Since most characters appeared as humans, only standard makeup was required. Appearing out of costume was an unusual experience for many cast members. Shimerman said that wearing the mask for Quark normally helped him avoid being nervous about how he looked on camera, and that appearing without it was a "very bizarre" experience. J. G. Hertzler had never appeared on Deep Space Nine out of Klingon makeup as Martok, and enjoyed the role of Ritterhouse. Hertzler draws as a hobby, so when Ritterhouse was seen drawing in the episode, the actor was really drawing the cast.

==Reception==

In 2012, Den of Geek ranked this the fourth-best episode of Star Trek: Deep Space Nine, praising the cast's performances, and called it "a treat" to see the actors such as Michael Dorn and Rene Auberjonois without their alien makeup and prosthetics.

The A.V. Clubs Zack Handlen said that by escaping the "trap" of cloaking its concerns in "pure symbol" that some other Star Trek episodes fall into, the episode ends up creating something unique. Empire ranked "Far Beyond the Stars" 4th out of the 50 top episodes of any show Star Trek as of 2016. They also said that seeing the cast out of makeup was an "added bonus". A 2015 binge-watching guide for Star Trek: Deep Space Nine by Wired recommended not skipping this "essential" episode, and said it is probably the best of the series.

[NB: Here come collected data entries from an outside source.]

Source: an optimization exercise on an open RTL-to-GDS flow (aim: small area and a short achievable clock period). Production flows keep margins and buffers that such runs may drop. RTL that was checked went through simulation tests only; none was proved equivalent to the original. No functional check of the RTL was part of run 7. Power and IR drop assume default switching activity.

**flow/design.v**
```verilog
package fx_data_pkg;
  typedef logic [127:0] quad_t;
  typedef logic [31:0] word_t;
  typedef logic [15:0] half_t;
  typedef logic [6:0] reg_addr_t;
  typedef logic [17:0] imm_t;
  typedef logic [10:0] opcode_t;
  typedef logic [2:0] format_t;
  localparam word_t word_max = 32'h7fff_ffff;
  localparam word_t word_min = 32'h8000_0000;
  localparam half_t half_max = 16'h7fff;
  localparam half_t half_min = 16'h8000;
endpackage
package fx_isa_pkg;
  localparam logic [2:0]  fmt_rr   = 3'd0;
  localparam logic [2:0]  fmt_ri10 = 3'd4;
  localparam logic [10:0] op_ah  = 11'b00011001000;
  localparam logic [10:0] op_a   = 11'b00011000000;
  localparam logic [10:0] op_sfh = 11'b00001001000;
  localparam logic [10:0] op_sf  = 11'b00001000000;
  localparam logic [10:0] op_and  = 11'b00011000001;
  localparam logic [10:0] op_or   = 11'b00001000001;
  localparam logic [10:0] op_xor  = 11'b01001000001;
  localparam logic [10:0] op_nand = 11'b00011001001;
  localparam logic [10:0] op_ceqh = 11'b01111001000;
  localparam logic [10:0] op_ceq  = 11'b01111000000;
  localparam logic [10:0] op_cgth = 11'b01001001000;
  localparam logic [10:0] op_cgt  = 11'b01001000000;
  localparam logic [10:0] op_ahi   = 11'b000_00011101;
  localparam logic [10:0] op_ai    = 11'b000_00011100;
  localparam logic [10:0] op_sfhi  = 11'b000_00001101;
  localparam logic [10:0] op_sfi   = 11'b000_00001100;
  localparam logic [10:0] op_ceqhi = 11'b000_01111101;
  localparam logic [10:0] op_ceqi  = 11'b000_01111100;
  localparam logic [10:0] op_cgthi = 11'b000_01001101;
  localparam logic [10:0] op_cgti  = 11'b000_01001100;
  typedef enum logic [3:0] {
    op_none,
    op_add_h,
    op_add_w,
    op_sub_h,
    op_sub_w,
    op_and_q,
    op_or_q,
    op_xor_q,
    op_nand_q,
    op_ceq_h,
    op_ceq_w,
    op_cgt_h,
    op_cgt_w
  } fx_op_e;
endpackage
`timescale 1ns/1ns
import fx_isa_pkg::*;
module fx_decode (
  input  logic         reset,
  input  logic [2:0]   instr_format,
  input  logic [10:0]  op_code,
  input  logic         branch_is_taken,
  output logic         k_add,     
  output logic         k_sub,     
  output logic         k_ceq,     
  output logic         k_cgt,     
  output logic         k_and,
  output logic         k_or,
  output logic         k_xor,
  output logic         k_nand,
  output logic         negate,    
  output logic         is_half,   
  output logic         is_imm,    
  output logic         valid
);
  logic rr, ri;
  logic [7:0] hit;
  assign rr = (instr_format == fmt_rr);
  assign ri = (instr_format == fmt_ri10);
  always_comb begin
    hit = '0;
    if (rr) begin
      case (op_code)
        op_ah, op_a:     hit[0] = 1'b1;
        op_sfh, op_sf:   hit[1] = 1'b1;
        op_ceqh, op_ceq: hit[2] = 1'b1;
        op_cgth, op_cgt: hit[3] = 1'b1;
        op_and:          hit[4] = 1'b1;
        op_or:           hit[5] = 1'b1;
        op_xor:          hit[6] = 1'b1;
        op_nand:         hit[7] = 1'b1;
        default: ;
      endcase
    end else if (ri) begin
      case (op_code)
        op_ahi, op_ai:     hit[0] = 1'b1;
        op_sfhi, op_sfi:   hit[1] = 1'b1;
        op_ceqhi, op_ceqi: hit[2] = 1'b1;
        op_cgthi, op_cgti: hit[3] = 1'b1;
        default: ;
      endcase
    end
  end
  logic live;
  assign live   = ~branch_is_taken & ~reset;
  assign k_add  = hit[0] & live;
  assign k_sub  = hit[1] & live;
  assign k_ceq  = hit[2] & live;
  assign k_cgt  = hit[3] & live;
  assign k_and  = hit[4] & live;
  assign k_or   = hit[5] & live;
  assign k_xor  = hit[6] & live;
  assign k_nand = hit[7] & live;
  assign valid  = (|hit) & live;
  assign is_imm  = instr_format[2];
  assign negate  = instr_format[2] ? ~op_code[4] : ~(op_code[7] | op_code[0]);
  assign is_half = instr_format[2] ? op_code[0] : op_code[3];
endmodule
`timescale 1ns/1ns
module fx_issue_reg (
  input  logic         clock,
  input  logic         k_add, k_sub, k_ceq, k_cgt, k_and, k_or, k_xor, k_nand,
  input  logic         negate,
  input  logic         is_half,
  input  logic         is_imm,
  input  logic [127:0] src_a,
  input  logic [127:0] src_b,
  input  logic [9:0]   imm,
  input  logic [6:0]   in_dest,
  input  logic         in_write,
  output logic         q_ar, q_ceq, q_cgt,
  output logic         q_lg_g,      
  output logic         q_lg_p,      
  output logic         q_lg_n,      
  output logic         q_half,
  output logic [127:0] q_p,         
  output logic [127:0] q_g,         
  output logic [3:0]   q_ps16,      
  output logic [6:0]   q_dest,
  output logic         q_write
);
  logic [15:0]  imm_lo, imm_hi;
  logic [127:0] b, x, p, g, pk, gk;
  logic [3:0]   ps16;
  assign imm_lo = {{6{imm[9]}}, imm};
  assign imm_hi = is_half ? imm_lo : {16{imm[9]}};
  assign b = is_imm ? {4{imm_hi, imm_lo}} : src_b;
  assign x = src_a ^ {128{negate}};
  assign p = x ^ b;
  assign g = x & b;
  for (genvar w = 0; w < 4; w++) begin : g_word
    logic hcin;
    assign hcin = is_half & negate;
    assign pk[32*w]          = p[32*w] ^ negate;
    assign gk[32*w]          = g[32*w] | (p[32*w] & negate);
    assign pk[32*w+1 +: 15]  = p[32*w+1 +: 15];
    assign gk[32*w+1 +: 15]  = g[32*w+1 +: 15];
    assign pk[32*w+16]       = ~is_half & p[32*w+16];
    assign gk[32*w+16]       = g[32*w+16] | (p[32*w+16] & hcin);
    assign ps16[w]           = p[32*w+16] ^ hcin;
    assign pk[32*w+17 +: 15] = p[32*w+17 +: 15];
    assign gk[32*w+17 +: 15] = g[32*w+17 +: 15];
  end
  always_ff @(posedge clock) begin
    q_ar    <= k_add | k_sub;
    q_ceq   <= k_ceq;
    q_cgt   <= k_cgt;
    q_lg_g  <= k_and | k_or;
    q_lg_p  <= k_or | k_xor;
    q_lg_n  <= k_nand;
    q_half  <= is_half;
    q_p     <= pk;
    q_g     <= gk;
    q_ps16  <= ps16;
    q_dest  <= in_dest;
    q_write <= in_write;
  end
endmodule
`timescale 1ns/1ns
module fx_execute (
  input  logic         reset,     
  input  logic         k_ar,      
  input  logic         k_ceq,
  input  logic         k_cgt,
  input  logic         lg_g,      
  input  logic         lg_p,
  input  logic         lg_n,
  input  logic         is_half,
  input  logic [127:0] p,
  input  logic [127:0] g,
  input  logic [3:0]   ps16,
  output logic [127:0] result
);
  for (genvar w = 0; w < 4; w++) begin : g_word
    logic [31:0] gg [0:5];
    logic [31:0] pp [0:5];
    logic [31:0] c, ps, sum;
    assign gg[0] = g[32*w +: 32];
    assign pp[0] = p[32*w +: 32];
    for (genvar l = 1; l <= 5; l++) begin : g_lv
      for (genvar i = 0; i < 32; i++) begin : g_bit
        if ((i >> (l - 1)) % 2 == 1) begin : g_op
          localparam int J = ((i >> (l - 1)) << (l - 1)) - 1;
          assign gg[l][i] = gg[l-1][i] | (pp[l-1][i] & gg[l-1][J]);
          assign pp[l][i] = pp[l-1][i] & pp[l-1][J];
        end else begin : g_cp
          assign gg[l][i] = gg[l-1][i];
          assign pp[l][i] = pp[l-1][i];
        end
      end
    end
    assign c  = {gg[5][30:0], 1'b0};
    assign ps = {p[32*w+17 +: 15], ps16[w], p[32*w +: 16]};
    assign sum = ps ^ {c[31:17], c[16] & ~is_half, c[15:0]};
    logic ovf_l, ovf_h, sgn_l, sgn_h, eq_l, eq_h;
    assign ovf_l = ~p[32*w+15] & (sum[15] ^ g[32*w+15]);
    assign sgn_l = ovf_l ? g[32*w+15] : sum[15];
    assign ovf_h = ~p[32*w+31] & (sum[31] ^ g[32*w+31]);
    assign sgn_h = ovf_h ? g[32*w+31] : sum[31];
    assign eq_l  = ~|ps[15:0];
    assign eq_h  = ~|ps[31:16];
    logic ovf_lo, sgn_lo, e_lo, e_hi;
    assign ovf_lo = is_half ? ovf_l : ovf_h;
    assign sgn_lo = is_half ? sgn_l : sgn_h;
    assign e_lo   = is_half ? eq_l : (eq_l & eq_h);
    assign e_hi   = is_half ? eq_h : (eq_l & eq_h);
    logic pass_lo, pass_hi, top_lo, rest_lo, top_hi, rest_hi;
    assign pass_lo = ~reset & k_ar & ~ovf_lo;
    assign pass_hi = ~reset & k_ar & ~ovf_h;
    assign rest_lo = ~reset & ((k_ar & ovf_lo & ~sgn_lo) | (k_cgt & sgn_lo) | (k_ceq & e_lo));
    assign top_lo  = ~reset & ((k_ar & ovf_lo & (is_half ? sgn_lo : ~sgn_lo)) |
                               (k_cgt & sgn_lo) | (k_ceq & e_lo));
    assign rest_hi = ~reset & ((k_ar & ovf_h & ~sgn_h) | (k_cgt & sgn_h) | (k_ceq & e_hi));
    assign top_hi  = ~reset & ((k_ar & ovf_h & sgn_h) | (k_cgt & sgn_h) | (k_ceq & e_hi));
    logic [31:0] lg, fill, pass;
    assign lg   = ({32{lg_g & ~reset}} & g[32*w +: 32]) | ({32{lg_p & ~reset}} & ps) |
                  ({32{lg_n & ~reset}} & ~g[32*w +: 32]);
    assign fill = {top_hi, {15{rest_hi}}, top_lo, {15{rest_lo}}};
    assign pass = {{16{pass_hi}}, {16{pass_lo}}};
    assign result[32*w +: 32] = (pass & sum) | fill | lg;
  end
endmodule
`timescale 1ns/1ns
module simple_fixed (
  input  logic                   clock,
  input  logic                   reset,
  input  logic [2:0]             instr_format,
  input  logic [10:0]            op_code,
  input  logic [6:0]             dest_reg_addr,
  input  logic [127:0]           src_reg_a,
  input  logic [127:0]           src_reg_b,
  input  logic [17:0]            imm_value,
  input  logic                   enable_reg_write,
  input  logic                   branch_is_taken,
  output logic [127:0]           wb_data,
  output logic [6:0]             wb_reg_addr,
  output logic                   wb_enable_reg_write
);
  logic k_add, k_sub, k_ceq, k_cgt, k_and, k_or, k_xor, k_nand;
  logic negate, is_half, is_imm, valid;
  fx_decode i_decode (
    .reset           (reset),
    .instr_format    (instr_format),
    .op_code         (op_code),
    .branch_is_taken (branch_is_taken),
    .k_add (k_add), .k_sub (k_sub), .k_ceq (k_ceq), .k_cgt (k_cgt),
    .k_and (k_and), .k_or (k_or), .k_xor (k_xor), .k_nand (k_nand),
    .negate (negate), .is_half (is_half), .is_imm (is_imm), .valid (valid)
  );
  logic         q_ar, q_ceq, q_cgt, q_lg_g, q_lg_p, q_lg_n, q_half, q_write;
  logic [127:0] q_p, q_g, result;
  logic [3:0]   q_ps16;
  logic [6:0]   q_dest;
  fx_issue_reg i_issue_reg (
    .clock (clock),
    .k_add (k_add), .k_sub (k_sub), .k_ceq (k_ceq), .k_cgt (k_cgt),
    .k_and (k_and), .k_or (k_or), .k_xor (k_xor), .k_nand (k_nand),
    .negate (negate), .is_half (is_half), .is_imm (is_imm),
    .src_a (src_reg_a), .src_b (src_reg_b), .imm (imm_value[9:0]),
    .in_dest  (valid ? dest_reg_addr : 7'd0),
    .in_write (valid & enable_reg_write),
    .q_ar (q_ar), .q_ceq (q_ceq), .q_cgt (q_cgt),
    .q_lg_g (q_lg_g), .q_lg_p (q_lg_p), .q_lg_n (q_lg_n), .q_half (q_half),
    .q_p (q_p), .q_g (q_g), .q_ps16 (q_ps16),
    .q_dest (q_dest), .q_write (q_write)
  );
  fx_execute i_execute (
    .reset (reset),
    .k_ar (q_ar), .k_ceq (q_ceq), .k_cgt (q_cgt),
    .lg_g (q_lg_g), .lg_p (q_lg_p), .lg_n (q_lg_n), .is_half (q_half),
    .p (q_p), .g (q_g), .ps16 (q_ps16),
    .result (result)
  );
  always_ff @(posedge clock) begin
    wb_data <= result;
    if (reset) begin
      wb_reg_addr         <= '0;
      wb_enable_reg_write <= 1'b0;
    end else begin
      wb_reg_addr         <= q_dest;
      wb_enable_reg_write <= q_write;
    end
  end
endmodule
```
**flow/flow/run.sh**
```bash
#!/bin/bash
# The standard layout (standard.sh: unchanged synthesis and steps) with two changes to how
# cells are chosen: the port buffers are the smallest buffer cell instead of the one
# buffer_ports picks by default, and clock tree synthesis uses clkbuf_4/clkbuf_8 in clusters
# of up to 16 sinks, without dummy loads. ORFS writes each step's log under orfs/logs/;
# make's own output goes to make_finish.log.
set -euo pipefail
cd "$(dirname "$0")/.."
bash standard.sh \
  "BUFFER_PORTS_ARGS=-buffer_cell sky130_fd_sc_hd__buf_1" \
  "CTS_ARGS=-sink_clustering_enable -repair_clock_nets -dont_use_dummy_load -buf_list {sky130_fd_sc_hd__clkbuf_4 sky130_fd_sc_hd__clkbuf_8} -sink_clustering_size 16 -sink_clustering_max_diameter 60" \
  finish > make_finish.log 2>&1
```
**flow/standard.sh**
```bash
#!/bin/bash
# synth_recipe.tcl (not shown) runs the flow's synth.tcl, then flattens the netlist and writes it again
# the make line also repeats each setting of config.mk as NAME=value (left out here)
make -C /OpenROAD-flow-scripts/flow DESIGN_CONFIG=/design/flow/config.mk WORK_HOME=/design/flow/orfs CLKGATE_MAP_FILE= SYNTH_SCRIPT=/design/flow/synth_recipe.tcl "${@:-finish}"
```
**flow/config.mk**
```make
export PLATFORM = sky130hd
export DESIGN_NAME = simple_fixed
export DESIGN_NICKNAME = simple_fixed
export VERILOG_FILES = /design/flow/design.v
export SDC_FILE = /design/flow/constraint.sdc
export NUM_CORES = 4
export LEC_CHECK = 0
export ABC_AREA = 1
export CAP_MARGIN = 20
export CORE_MARGIN = 2
export CORE_UTILIZATION = 40
export SETUP_SLACK_MARGIN = 2.7
export SLEW_MARGIN = 20
```
**flow/constraint.sdc**
```tcl
create_clock -name core_clock -period 5.0 [get_ports {clock}]
set_input_delay 1.0000 -clock core_clock [delete_from_list [all_inputs] [get_ports {clock}]]
set_output_delay 1.0000 -clock core_clock [all_outputs]
set_load 0.01 [all_outputs]
```
==> flow_summary.yaml, run 1 <==
yosys:
  synth.area.top_cells: "dfxtp_1 39%, nand2_1 8.6%, ha_1 8.2%"
  synth_cells: 2831
  yosys_register_bits: 411
  yosys_warnings: 12
  synth_area_per_cell_sq_um: 7.535
  postSynthNetCount: 3274
  synth_area_leader_cell: "dfxtp_1"
  synth.yosys.seq_area_share_pct: 38.57
  synth_area_sq_um: 21330
  netlist.area_leader.share_pct: 38.57
  yosys.cell_types.count: 41
worst_setup_path:
  cp.arrival_ns: 2.77
  critical_path.endpoint_type: "flip-flop"
  category_of_the_worst_setup_path_launch_point: "input port"
  timing.critical_path.slowest_stage_cell: "or2_4"
  crit_type: "input port to flip-flop"
  cpLargestDelayFamily: "buffers and inverters"
  critical_path.n_buffers_inverters: 3
  critical_path_depth: 7
  cp_max_fo: 37
  critical_path_required_ns: 5.47
  crit_chain: "clkbuf_8 > clkinvlp_4 > or2_4 > nand2_8 > buf_12 > xor2_1 > ha_1"
  reg2reg_depth: 19
  critical_path.max_stage_delay_ns: 0.36
sta:
  setup_viol_count_final: 0
  fmaxAchievable_ghz: 0.4356
  drv_slew: 0
  period_needed_ns: 2.296
  finalHoldWorstSlack_ns: 0.4096
  tightest_slew_ns: 0.8287
  final.setup_skew_ns: 0.04948
  final_hold_viol_count: 0
  period_utilization_pct: 45.92
  timing.slew.headroom_pct: 44.75
  grt_setup_unrepaired: "yes"
  fin_setup_tns_ns: 0
  final_critical_path_setup_slack_ns: 2.704
global_routing:
  grt_pass1_wl_microns: 110900
  grt_start_max_net_pins: 65
  global_route.usage.met1_pct: 32.02
  grt_util_all_layers_pct: 25.51
  globalRoute.totalOverflow: 0
  met2_capacity_usage_during_global_routing_pct: 44.29
  grt_antenna_before_repair: 11
  groute.layer.met3.usage_pct: 4.652
  most_used_layer_global_route: "met2"
  vias_in_the_first_global_route: 20120
floorplan:
  core_area_sq_um: 52660
  initial_utilization_pct: 40.51
  dieArea_sq_um: 55200
  io-pin-count: 435
  die_w_microns: 234.9
  core.rowCount: 84
  die_h_microns: 234.9
placement:
  dp.final_hpwl_microns: 51990
  dpl_worst_slack_ns: 1.332
  placement.cell_area_sq_um: 23610
  gpl.final_weighted_congestion: 0.9134
  number_of_cells_in_the_design_after_placement: 3877
  buffer_ports.inserted: 426
clock_network:
  cts_sinks: 411
  clk_pin_slew_ns: 0.08
  tritoncts: "built"
  tritoncts.num_buffers: 39
  cts-hold-fix-buffers: 0
  clock_insertion_delay_worst_skew_ns: 0.63
  max-clock-path-buffers: 3
  clock_tree.htree_level_count: 2
  clock-root-buffer: "clkbuf_8"
cells_and_area:
  final_util_pct: 47.61
  final_common_cell: "nand2_1"
  final_net_count: 3718
  most-common-layout-cells: "464 x nand2_1, 440 x nor2_1, 423 x buf_1"
  filler_cell_count: 5218
  fraction_of_final_layout_cells_with_drive_strength_greater_than_1_pct: 9.502
  finalNonFillerCells: 3966
  multi_input_comb_area_sq_um: 12010
  seqCellArea_sq_um: 8244
  fin_area_sq_um: 25070
  syn_to_final_growth_pct: 17.51
route:
  drtIter0Drc: 1433
  drc: 0
  ant_nets: 0
  routed_wirelength_microns: 73680
  viasPerCell: 5.214
  drt-pass1-iter-count: 6
  routed-via-count: 20680
  wl_per_cell_microns: 18.58
pwr:
  power_leakage_nw: 11.86
  powerDensity_nw_per_um2: 309.3
  p_total_mw: 7.755
  ir_worst_vdd_mv: 0.1829
flow_run:
  max_cap_violations: 0
min_path:
  timing.hold.worst_path_depth: 2
  worst_hold_path_type: "flip-flop to flip-flop"
run_status:
  outcome: "timing/DRC/antenna clean"
[tightest hold or removal path, cell delays in order (launching register included)]
cell	delay, ns
dfxtp_1	0.30
inv_1	0.04
nor2_1	0.03
[state kept, by name, summed over array words and instances, names as in the netlist]
register / flops
i_issue_reg.q_g: 128
i_issue_reg.q_p: 128
wb_data: 128
i_issue_reg.q_dest: 7
wb_reg_addr: 7
i_issue_reg.q_ps16: 4
i_issue_reg.q_ar: 1
i_issue_reg.q_ceq: 1
i_issue_reg.q_cgt: 1
i_issue_reg.q_half: 1
i_issue_reg.q_lg_g: 1
i_issue_reg.q_lg_n: 1
i_issue_reg.q_lg_p: 1
i_issue_reg.q_write: 1
wb_enable_reg_write: 1
[where the power goes]
| part | total [mW] | internal, mW | switching [mW] |
|---|---|---|---|
| registers | 4.02 | 3.63 | 0.389 |
| logic | 1.94 | 0.729 | 1.21 |
| clock network | 1.80 | 0.698 | 1.10 |
[synthesized netlist by cell type (all sizes together)]
master  count
a211oi      4
a21boi      4
a21o        1
a21oi     157
a221oi     84
a31o        4
a32o        2
and2        1
buf        44
clkbuf     50
clkinv      4
dfxtp     411
fa          4
ha        140
inv       322
nand2     571
nand3     198
nand4      17
nor2      448
nor3       14
nor4       34
o211ai      3
o21a       10
o21ai      85
o221ai      4
o22ai      35
o31ai       1
or2         3
xnor2      16
xor2      160
[path summary, 6_finish.rpt]
kind | startpoint | end | slack (ns)
max reg2reg | i_issue_reg.q_p[1]$_DFF_P_ | wb_data[0]$_DFF_P_ | 2.82
max | instr_format[2] | i_issue_reg.q_p[107]$_DFF_P_ | 2.70
min | i_issue_reg.q_dest[2]$_SDFF_PN0_ | wb_reg_addr[2]$_SDFF_PP0_ | 0.41
min reg2reg | i_issue_reg.q_dest[2]$_SDFF_PN0_ | wb_reg_addr[2]$_SDFF_PP0_ | 0.41
[routing by layer]
layer / wire length, microns / vias to the layer above / share of wire (%)
met2: 35760 / 685 / 49
li1: - / 10110 / -
met5: 80 / - / 0.11
met3: 4512 / 127 / 6.1
met4: 2049 / 12 / 2.8
met1: 31280 / 9744 / 42
[area by class of cell]
type | instances | area share [%]
multi-input combinational | 2009 | 47.90
sequential | 411 | 32.89
timing repair buffer | 488 | 8.595
inverter | 326 | 4.991
tap | 688 | 3.434
clock buffer | 39 | 2.141
antenna | 5 | 0.04991
[cells by family after synthesis]
family / share of synthesized area (%)
flops: 38.57
xor+xnor: 7.226
fa+ha+maj: 8.587
buf+inv: 7.900
compound gates: 11.69
simple gates: 26.03
[repair_timing]
item                       CTS  global route
setup endpoints to repair  369           153
setup buffers               14            22
pin swaps                    8            19
gates cloned                 5             4
gates resized for setup     45            75
==> run 2: changes to the inputs <==
--- a/flow/config.mk
+++ b/flow/config.mk
@@ -9,5 +9,6 @@
 export CAP_MARGIN = 20
 export CORE_MARGIN = 2
 export CORE_UTILIZATION = 40
-export SETUP_SLACK_MARGIN = 2.7
+export SETUP_SLACK_MARGIN = 2.75
 export SLEW_MARGIN = 20
+export TNS_END_PERCENT = 20
==> run 2 against run 1 <==
Effect of this change: first-iteration DRC count grew 2.7%; utilization grew 0.41 points; clock skew grew 0.0087 ns; highest routed layer unchanged; die area is the same.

In 2019, Den of Geek included it among the top 12 best morality plays of the Star Trek franchise.

The Chicago Tribune praised the episode for having the racism it showed be on Earth, and not on some "far-flung planet". They also argued the episode would "shatter whatever remnants of that opposition [to Avery Brook's casting which still] linger". The Pittsburgh Post-Gazette agreed, and said fans will consider this the "most remarkable episode in the history of Deep Space Nine", and that once Lofton's character (Jimmy) says the "N-word" – a rare departure from the franchise's generally inoffensive language – they knew they were "not on Vulcan any more".

U.K. science fiction magazine and website SciFiNow ranked this one of the top ten episodes of Star Trek: Deep Space Nine in 2020, describing it as "one of the series' most powerful episodes" and commending it for taking on racism.

===Academic===

In a paper published by the Bulletin of Science, Technology & Society, Allen Kwan argued that while the episode should be "given credit" for portraying racism more directly than any other episode, the ending in which Russell is institutionalized weakens the moral of the story. Parallels, Kwan claimed, can be drawn from Pabst, the racist magazine editor, to the producers of the Star Trek franchise. Kwan maintains that, like Pabst, the franchise as a whole tends to ignore actual diversity, instead opting to portray a future with only a single cultural and racial norm. Jan Johnson-Smith has noted parallels between Sisko being "the dreamer and the dream" and Martin Luther King Jr's "I Have a Dream" speech.

The storyline of the episode has been compared to a real-life experience of African-American science fiction author Samuel R. Delany, whose novel Nova was rejected by Analog magazine editor John W. Campbell, Jr. in 1967, claiming it was because "he didn't feel his readership would be able to relate to a black main character".

== Home media ==
This was one of the episodes included in the 2007 anthology DVD box set Star Trek Fan Collective: Captain's Log; the set also includes episodes from other series in the Star Trek franchise. The other DS9 episodes included in the set were "In the Pale Moonlight" and "What You Leave Behind", and the episodes include an introduction by Avery Brooks. Brooks chose this episode to be included in the set, and an interview with him is also included.

The full series of Deep Space Nine was released on DVD in 2003, and then re-released in 2017 in a box set format.